Conscient que ses propos aient pu être mal interprétés, le grand patron de la Société de développement des entreprises culturelles (SODEC) met les pendules à l'heure en précisant qu'il n'avait nullement l'intention d'opposer le cinéma d'auteur au cinéma commercial.

«Je ne voulais pas enlever le titre d'auteur à Denys Arcand, Denis Villeneuve ou Gilles Carle dont les films ont eu le malheur ou le bonheur de connaître un succès commercial. Je réaffirme aujourd'hui devant vous que le cinéma d'auteur continuera à bénéficier d'une approche favorable à la SODEC», a déclaré hier le président et chef de direction de la SODEC, François Macerola, à l'occasion d'un discours prononcé lors du congrès de l'Association des producteurs de films et de télévision du Québec (APFTQ).

Rappelons que la semaine dernière, plus d'une cinquantaine de réalisateurs - dont Denis Villeneuve, Bernard Émond et Xavier Dolan - ont signé une lettre publique pour dénoncer les propos de M. Macerola. Celui-ci avait laissé entendre qu'il était temps pour la Société de développement de se défaire de son étiquette de bailleur de fonds du cinéma d'auteur. L'histoire a fait couler beaucoup d'encre. Le président de l'organisme, qui semblait vouloir mettre un terme à toute cette grogne hier, a par ailleurs annoncé qu'il rencontrerait au cours du mois de mai les représentants du collectif de cinéastes qui s'inquiètent d'un éventuel virage commercial à la SODEC.

«Pour moi, ce qui est important, c'est de dire que tous les styles et les genres sont bienvenus à la SODEC, a-t-il ajouté au cours d'un entretien avec La Presse, à l'issue de son discours.

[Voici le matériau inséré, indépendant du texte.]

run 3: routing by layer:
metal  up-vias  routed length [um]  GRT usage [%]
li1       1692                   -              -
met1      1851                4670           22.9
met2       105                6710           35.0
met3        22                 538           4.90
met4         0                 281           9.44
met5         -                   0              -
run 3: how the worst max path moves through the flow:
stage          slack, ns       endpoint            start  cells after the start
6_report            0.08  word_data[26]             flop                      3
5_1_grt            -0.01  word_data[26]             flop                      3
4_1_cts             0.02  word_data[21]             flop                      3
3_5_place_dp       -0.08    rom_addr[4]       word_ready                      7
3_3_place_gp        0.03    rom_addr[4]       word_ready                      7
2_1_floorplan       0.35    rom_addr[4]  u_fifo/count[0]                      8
**src/rtl/cpu_ctrl_pkg.sv**
```systemverilog
// Shared definitions for the hardwired CPU control unit: opcodes, sequencer
// states, IR field positions and the per-state control strobe bundle.
package cpu_ctrl_pkg;

   localparam int unsigned OPC_W      = 5;
   localparam int unsigned REG_FLD_W  = 4;

   // IR field positions, shared with the datapath select/encode block
   localparam int unsigned OPCODE_MSB = 31;
   localparam int unsigned RA_MSB     = 26;
   localparam int unsigned RB_MSB     = 22;
   localparam int unsigned RC_MSB     = 18;

   typedef logic [OPC_W-1:0] opcode_t;

   localparam opcode_t OP_ADD  = 5'b00011;
   localparam opcode_t OP_SUB  = 5'b00100;
   localparam opcode_t OP_AND  = 5'b01001;
   localparam opcode_t OP_OR   = 5'b01010;
   localparam opcode_t OP_NOP  = 5'b11010;
   localparam opcode_t OP_HALT = 5'b11011;

   typedef enum logic [3:0] {
      ST_RESET = 4'd0,
      ST_T0    = 4'd1,
      ST_T1    = 4'd2,
      ST_T2    = 4'd3,
      ST_T3    = 4'd4,
      ST_T4    = 4'd5,
      ST_T5    = 4'd6,
      ST_PAUSE = 4'd7,
      ST_HALT  = 4'd8
   } state_e;

   typedef struct packed {
      logic pcout;
      logic zlowout;
      logic mdrout;
      logic marin;
      logic pcin;
      logic mdrin;
      logic irin;
      logic yin;
      logic zin;
      logic incpc;
      logic read;
      logic gra;
      logic grb;
      logic grc;
      logic rin;
      logic rout;
      logic run;
   } ctrl_t;

   // Output ROM: strobes asserted in each state
   function automatic ctrl_t state_ctrl(input state_e s);
      ctrl_t c;
      c = '0;
      case (s)
         ST_T0: begin
            c.pcout = 1'b1; c.marin = 1'b1; c.incpc = 1'b1; c.zin = 1'b1; c.run = 1'b1;
         end
         ST_T1: begin
            c.zlowout = 1'b1; c.pcin = 1'b1; c.read = 1'b1; c.mdrin = 1'b1; c.run = 1'b1;
         end
         ST_T2: begin
            c.mdrout = 1'b1; c.irin = 1'b1; c.run = 1'b1;
         end
         ST_T3: begin
            c.grb = 1'b1; c.rout = 1'b1; c.yin = 1'b1; c.run = 1'b1;
         end
         ST_T4: begin
            c.grc = 1'b1; c.rout = 1'b1; c.zin = 1'b1; c.run = 1'b1;
         end
         ST_T5: begin
            c.zlowout = 1'b1; c.gra = 1'b1; c.rin = 1'b1; c.run = 1'b1;
         end
         default: c = '0;
      endcase
      return c;
   endfunction

endpackage

```
**src/rtl/ctrl_decode.sv**
```systemverilog
// Combinational opcode classifier for the control sequencer.
module ctrl_decode
   import cpu_ctrl_pkg::*;
#(
   parameter int unsigned OPCODE_W = OPC_W
) (
   input  logic [OPCODE_W-1:0] opcode,
   output logic                is_alu,
   output logic                is_nop,
   output logic                is_halt,
   output logic                is_illegal
);

   always_comb begin
      is_alu     = 1'b0;
      is_nop     = 1'b0;
      is_halt    = 1'b0;
      is_illegal = 1'b0;
      case (opcode)
         OPCODE_W'(OP_ADD),
         OPCODE_W'(OP_SUB),
         OPCODE_W'(OP_AND),
         OPCODE_W'(OP_OR):   is_alu     = 1'b1;
         OPCODE_W'(OP_NOP):  is_nop     = 1'b1;
         OPCODE_W'(OP_HALT): is_halt    = 1'b1;
         default:            is_illegal = 1'b1;
      endcase
   end

endmodule

```
**src/rtl/control_sequencer.sv**
```systemverilog
// Hardwired fetch/execute sequencer driving the datapath control strobes.
// Define CTRL_ILLEGAL_TRAP_EN to halt with a sticky Illegal flag on unknown opcodes.
module control_sequencer
   import cpu_ctrl_pkg::*;
#(
   parameter int unsigned IR_W     = 32,
   parameter int unsigned OPCODE_W = OPC_W,
   parameter int unsigned ALUOP_W  = 5
) (
   input  logic               Clock,
   input  logic               Reset_n,
   input  logic [IR_W-1:0]    IR,
   input  logic               Mem_ready,
   input  logic               Stop,
   output logic               PCout,
   output logic               Zlowout,
   output logic               MDRout,
   output logic               MARin,
   output logic               PCin,
   output logic               MDRin,
   output logic               IRin,
   output logic               Yin,
   output logic               Zin,
   output logic               IncPC,
   output logic               Read,
   output logic               Gra,
   output logic               Grb,
   output logic               Grc,
   output logic               Rin,
   output logic               Rout,
   output logic [ALUOP_W-1:0] Alu_op,
   output logic               Run,
   output logic               Illegal
);

   logic [OPCODE_W-1:0] opcode_c;
   logic                is_alu, is_nop, is_halt, is_illegal;
   logic                trap_c;
   logic                unused_ir;

   state_e              state_q, state_d;
   state_e              boundary_c;
   logic [OPCODE_W-1:0] op_q, op_d;
   ctrl_t               ctrl_q, ctrl_d;
   logic [ALUOP_W-1:0]  alu_op_q, alu_op_d;
   logic                illegal_q, illegal_d;

   assign opcode_c  = IR[IR_W-1 -: OPCODE_W];
   assign unused_ir = ^IR[IR_W-OPCODE_W-1:0];

   ctrl_decode #(.OPCODE_W(OPCODE_W)) u_decode (
      .opcode     (opcode_c),
      .is_alu     (is_alu),
      .is_nop     (is_nop),
      .is_halt    (is_halt),
      .is_illegal (is_illegal)
   );

`ifdef CTRL_ILLEGAL_TRAP_EN
   assign trap_c = is_illegal;
`else
   logic unused_illegal;
   assign unused_illegal = is_illegal;
   assign trap_c         = 1'b0;
`endif

   // Outputs are registered from the next state so they line up with the state
   always_ff @(posedge Clock or negedge Reset_n) begin
      if (!Reset_n) begin
         state_q   <= ST_RESET;
         op_q      <= '0;
         ctrl_q    <= '0;
         alu_op_q  <= '0;
         illegal_q <= 1'b0;
      end else begin
         state_q   <= state_d;
         op_q      <= op_d;
         ctrl_q    <= ctrl_d;
         alu_op_q  <= alu_op_d;
         illegal_q <= illegal_d;
      end
   end

   always_comb begin
      state_d    = state_q;
      op_d       = op_q;
      boundary_c = Stop ? ST_PAUSE : ST_T0;
      case (state_q)
         ST_RESET: state_d = ST_T0;
         ST_T0:    state_d = ST_T1;
         ST_T1:    if (Mem_ready) state_d = ST_T2;
         ST_T2: begin
            // IR is only trusted on the edge leaving T2
            if (is_alu) begin
               state_d = ST_T3;
               op_d    = opcode_c;
            end else if (is_halt) begin
               state_d = ST_HALT;
            end else if (is_nop || !trap_c) begin
               state_d = boundary_c;
            end else begin
               state_d = ST_HALT;
            end
         end
         ST_T3:    state_d = ST_T4;
         ST_T4:    state_d = ST_T5;
         ST_T5:    state_d = boundary_c;
         ST_PAUSE: if (!Stop) state_d = ST_T0;
         ST_HALT:  state_d = ST_HALT;
         default:  state_d = ST_RESET;
      endcase

      ctrl_d    = state_ctrl(state_d);
      alu_op_d  = (state_d == ST_T4) ? ALUOP_W'(op_q) : '0;
      illegal_d = illegal_q | ((state_q == ST_T2) & trap_c);
   end

   assign PCout   = ctrl_q.pcout;
   assign Zlowout = ctrl_q.zlowout;
   assign MDRout  = ctrl_q.mdrout;
   assign MARin   = ctrl_q.marin;
   assign PCin    = ctrl_q.pcin;
   assign MDRin   = ctrl_q.mdrin;
   assign IRin    = ctrl_q.irin;
   assign Yin     = ctrl_q.yin;
   assign Zin     = ctrl_q.zin;
   assign IncPC   = ctrl_q.incpc;
   assign Read    = ctrl_q.read;
   assign Gra     = ctrl_q.gra;
   assign Grb     = ctrl_q.grb;
   assign Grc     = ctrl_q.grc;
   assign Rin     = ctrl_q.rin;
   assign Rout    = ctrl_q.rout;
   assign Run     = ctrl_q.run;
   assign Alu_op  = alu_op_q;
   assign Illegal = illegal_q;

endmodule

```
**config.mk**
```make
export PLATFORM = sky130hd
export DESIGN_NAME = lcd_ctrl
export DESIGN_NICKNAME = d
export VERILOG_FILES = /design/src/rtl/lcd_ctrl.sv
export SDC_FILE = /design/constraint.sdc
export NUM_CORES = 1
export LEC_CHECK = 0
export CAP_MARGIN = 5
export CORE_ASPECT_RATIO = 0.6
export CORE_MARGIN = 5
export CORE_UTILIZATION = 51
export DETAILED_ROUTE_END_ITERATION = 6
export PLACE_DENSITY_LB_ADDON = 0.1
export SLEW_MARGIN = 20
export SYNTH_ARGS = -nofsm -noshare
export SYNTH_HDL_FRONTEND = slang
export SYNTH_SLANG_ARGS = --single-unit
```
**constraint.sdc**
```tcl
create_clock -name clk_i -period 6.5 [get_ports clk_i]
set_input_delay 1.3 -clock clk_i [delete_from_list [all_inputs] [get_ports clk_i]]
set_output_delay 1.3 -clock clk_i [all_outputs]
set_load 0.1 [all_outputs]
```
**src/rtl/lcd_ctrl.sv**
```systemverilog
// rtl/lcd_ctrl.sv - HD44780-style LCD write controller with CPU toggle handshake (optional LCD_INIT_SEQ_EN power-on init)
module lcd_ctrl #(
    parameter int T_SETUP = 2,
    parameter int T_PW    = 12,
    parameter int T_HOLD  = 2,
    parameter int T_EXEC  = 2000,
    parameter int T_CLR   = 80000
) (
    input  logic        clk_i,
    input  logic        rst_i,
    input  logic [31:0] lcd_word_i,
    output logic [31:0] status_o,
    output logic [7:0]  lcd_data_o,
    output logic        lcd_rs_o,
    output logic        lcd_rw_o,
    output logic        lcd_en_o,
    output logic        lcd_on_o
);

    // Counters are loaded with (T-1) and count down to zero, so a phase lasts exactly T cycles.
    localparam logic [19:0] SETUP_LD = 20'(T_SETUP - 1);
    localparam logic [19:0] PW_LD    = 20'(T_PW - 1);
    localparam logic [19:0] HOLD_LD  = 20'(T_HOLD - 1);
    localparam logic [19:0] EXEC_LD  = 20'(T_EXEC - 1);
    localparam logic [19:0] CLR_LD   = 20'(T_CLR - 1);

    typedef enum logic [2:0] {
        S_IDLE,
        S_SETUP,
        S_PULSE,
        S_HOLD,
        S_WAIT,
        S_INIT
    } state_t;

    state_t      state_q, state_d;
    logic [19:0] cnt_q, cnt_d;
    logic        ack_q, ack_d;
    logic        busy_q, busy_d;
    logic [7:0]  data_q, data_d;
    logic        rs_q, rs_d;
    logic        en_q, en_d;
    logic        on_q;
    logic        req_pending;
    logic        is_slow_cmd;

`ifdef LCD_INIT_SEQ_EN
    logic [1:0]  init_idx_q, init_idx_d;
    logic        init_busy_q, init_busy_d;

    function automatic logic [7:0] init_cmd(input logic [1:0] idx);
        case (idx)
            2'd0:    init_cmd = 8'h38;
            2'd1:    init_cmd = 8'h0C;
            2'd2:    init_cmd = 8'h01;
            default: init_cmd = 8'h06;
        endcase
    endfunction
`endif

    assign req_pending = lcd_word_i[30] != ack_q;
    // Clear and return-home commands need the long execution wait.
    assign is_slow_cmd = !rs_q && (data_q == 8'h01 || data_q == 8'h02 || data_q == 8'h03);

    assign status_o   = {30'd0, ack_q, busy_q};
    assign lcd_data_o = data_q;
    assign lcd_rs_o   = rs_q;
    assign lcd_rw_o   = 1'b0;
    assign lcd_en_o   = en_q;
    assign lcd_on_o   = on_q;

    // State, phase counter and registered output copies.
    always_ff @(posedge clk_i or posedge rst_i) begin
        if (rst_i) begin
`ifdef LCD_INIT_SEQ_EN
            state_q     <= S_INIT;
            busy_q      <= 1'b1;
            init_idx_q  <= 2'd0;
            init_busy_q <= 1'b1;
`else
            state_q     <= S_IDLE;
            busy_q      <= 1'b0;
`endif
            cnt_q  <= 20'd0;
            ack_q  <= 1'b0;
            data_q <= 8'h00;
            rs_q   <= 1'b0;
            en_q   <= 1'b0;
            on_q   <= 1'b0;
        end else begin
`ifdef LCD_INIT_SEQ_EN
            init_idx_q  <= init_idx_d;
            init_busy_q <= init_busy_d;
`endif
            state_q <= state_d;
            cnt_q   <= cnt_d;
            ack_q   <= ack_d;
            busy_q  <= busy_d;
            data_q  <= data_d;
            rs_q    <= rs_d;
            en_q    <= en_d;
            on_q    <= lcd_word_i[31];
        end
    end

    // Next-state logic: walk SETUP -> PULSE -> HOLD -> WAIT, then acknowledge.
    always_comb begin
        state_d = state_q;
        cnt_d   = cnt_q;
        ack_d   = ack_q;
        data_d  = data_q;
        rs_d    = rs_q;
        en_d    = 1'b0;
`ifdef LCD_INIT_SEQ_EN
        init_idx_d  = init_idx_q;
        init_busy_d = init_busy_q;
`endif
        case (state_q)
            S_IDLE: begin
                if (req_pending) begin
                    data_d  = lcd_word_i[7:0];
                    rs_d    = lcd_word_i[9];
                    cnt_d   = SETUP_LD;
                    state_d = S_SETUP;
                end
            end
            S_SETUP: begin
                if (cnt_q == 20'd0) begin
                    cnt_d   = PW_LD;
                    en_d    = 1'b1;
                    state_d = S_PULSE;
                end else begin
                    cnt_d = cnt_q - 20'd1;
                end
            end
            S_PULSE: begin
                if (cnt_q == 20'd0) begin
                    cnt_d   = HOLD_LD;
                    state_d = S_HOLD;
                end else begin
                    cnt_d = cnt_q - 20'd1;
                    en_d  = 1'b1;
                end
            end
            S_HOLD: begin
                if (cnt_q == 20'd0) begin
                    cnt_d   = is_slow_cmd ? CLR_LD : EXEC_LD;
                    state_d = S_WAIT;
                end else begin
                    cnt_d = cnt_q - 20'd1;
                end
            end
            S_WAIT: begin
                if (cnt_q == 20'd0) begin
`ifdef LCD_INIT_SEQ_EN
                    // Autonomous init writes never touch the CPU acknowledge.
                    if (init_busy_q) begin
                        init_idx_d = init_idx_q + 2'd1;
                        if (init_idx_q == 2'd3) begin
                            init_busy_d = 1'b0;
                            state_d     = S_IDLE;
                        end else begin
                            state_d = S_INIT;
                        end
                    end else begin
                        ack_d   = ~ack_q;
                        state_d = S_IDLE;
                    end
`else
                    ack_d   = ~ack_q;
                    state_d = S_IDLE;
`endif
                end else begin
                    cnt_d = cnt_q - 20'd1;
                end
            end
`ifdef LCD_INIT_SEQ_EN
            S_INIT: begin
                data_d  = init_cmd(init_idx_q);
                rs_d    = 1'b0;
                cnt_d   = SETUP_LD;
                state_d = S_SETUP;
            end
`endif
            default: state_d = S_IDLE;
        endcase
        busy_d = (state_d != S_IDLE) || (lcd_word_i[30] != ack_d);
    end

endmodule

```
==> metrics <==
clock power share 35.3%; critical path, cell by cell clkdlybuf4s50_1; WHS 0.521 ns; Fmax 0.314 GHz; Setup Skew 0.00613 ns; vias 2,156; WP buf/inv 1; worst r2r src cnt_q[10]; max-cap viol count 0; P_sw 0.166 mW; Yosys reg bits 36; I/O Buffers 25; CP Class reg2out; Peak VDD IR 109 uV; Starting Density 51.8%; clock-pin slew on the worst setup and hold paths 0.07 ns; startpoint types flip-flop; CTS Root Cell clkbuf_8; IO Count 78; via/cell ratio 6.01; crit path time final 3.18 ns; r2r setup slk 3.72 ns; HPWL after DPL 4710 um; drt first pass iters 5; Setup Viol. Count Final 0; Async SR Flop Fraction 100%; Post-Syn Area 2570 um^2; RSZ-0062 raised after global routing no; setup TNS 0 ns; ANT nets after route 0; CP Capture Type primary output; combinational power share 19.1%; placed cell areas 2700 um^2; worst skew pair latency 0.29 ns; slowest cell delay on critical path 1.17 ns; Worst Path Required 5.20 ns; die height 64.9 um; layout cells sized above 1 12.3%; final wirelength 6420 um; DRC 0; Slew Limit Fails 0; Die Area 6600 um^2; Seq/Total Area, Yosys 35.1%; CP top delay family buffers and inverters; Longest Clk Path Bufs 2; TritonCTS clock tree yes; Slew @ Worst Pin 0.999 ns; Placer Congestion 0.885; std cell rows 20; reg2reg path depth 5; Post-synth EDFFs 0; Slowest-stage cell, CP clkdlybuf4s50_1; Post-synth top flop dfrtp_1; total core area 4950 um^2; Post-CTS Setup Bufs 0; vias in the first global route 1,922; initial antenna violation count 0; power per cell area 176 nW/um^2; H-tree depth 2; crit-path max FO 4; Final period util 48.9%; wire length per cell 17.9 um; Syn Inst Count 278; Synth warnings 0; Final Hold Vio Count 0; average size of a mapped cell 9.23 um^2; Synth cell types 63; worst hold path class reg2reg; Net Sw Frac 33.7%; P_leak 1.20 nW; synthesis-to-finish area growth 8.78%; clock sink total 36; CTS Buf Count 5; hold path start cnt_q[16]; total congestion overflow 0; Int Pwr 0.326 mW; Util after Layout 56.3%; first-pass GRT wire length 10,300 um; cts hold-fix bufs 0; crit path from ack_q; largest net degree at the start of global routing 37; # resized after CTS 0; Total Routing Usage GR 20.0%; Reg power frac 45.6%; diode count 0; status finished clean; Worst path depth 1; DRT iter0 DRCs 228; Slew HR 32.8%; Chip Width 102 um; fin area 2790 um^2; worst endpoint data arrival time 1.88 ns; Hold Path Depth 1; nets 329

C'est clair que la majorité de nos cinéastes font du cinéma d'auteur. Ce que je voulais éviter, c'est que la SODEC se donne une identification qui est cinéma d'auteur. Pour moi, on n'est pas cinéma d'auteur, on est cinéma de qualité. Je pense qu'on doit être capable d'investir dans De père en flic tout comme on peut investir dans le prochain Bernard Émond.»

Présent lors du congrès, le producteur de C.RA.Z.Y. et Nitro, Pierre Even, croit que depuis le début de toute cette histoire - qui a pris, selon lui, des proportions démesurées -, les propos de M. Macerola «ont été mal interprétés». «Ce qu'il a affirmé, soutient M. Even, c'est un fait: la SODEC finance du cinéma, point.»

Enveloppes à la performance

Par ailleurs, M. Macerola a également profité de son passage devant les membres de l'APFTQ pour aborder l'épineuse question des enveloppes à la performance, ces sommes d'argent remises par Téléfilm Canada à des producteurs dont le film a eu du succès au box-office. Ceux-ci peuvent ensuite utiliser cette somme pour financer le projet de leur choix qui, dans la plupart des cas, ne parvient pas à obtenir l'aval des institutions.

En questionnant ouvertement la pertinence de ces enveloppes, M. Macerola a visiblement voulu donner suite aux propos tenus par le réalisateur de La donation, Bernard Émond - l'un des signataires de la fameuse lettre -, qui a profité d'une assemblée publique cette semaine pour critiquer ce système qui, selon lui, crée deux catégories de films. «C'est un système qui était peut-être valable il y a 10 ans, maintenant ce n'est pas nécessairement le système à mettre sur pied à la SODEC, a mentionné M. Macerola, précisant du même souffle que ces enveloppes - créées lorsque lui-même travaillait à Téléfilm Canada - ont tout de même permis de financer plusieurs films de qualité comme Les sept jours du talion.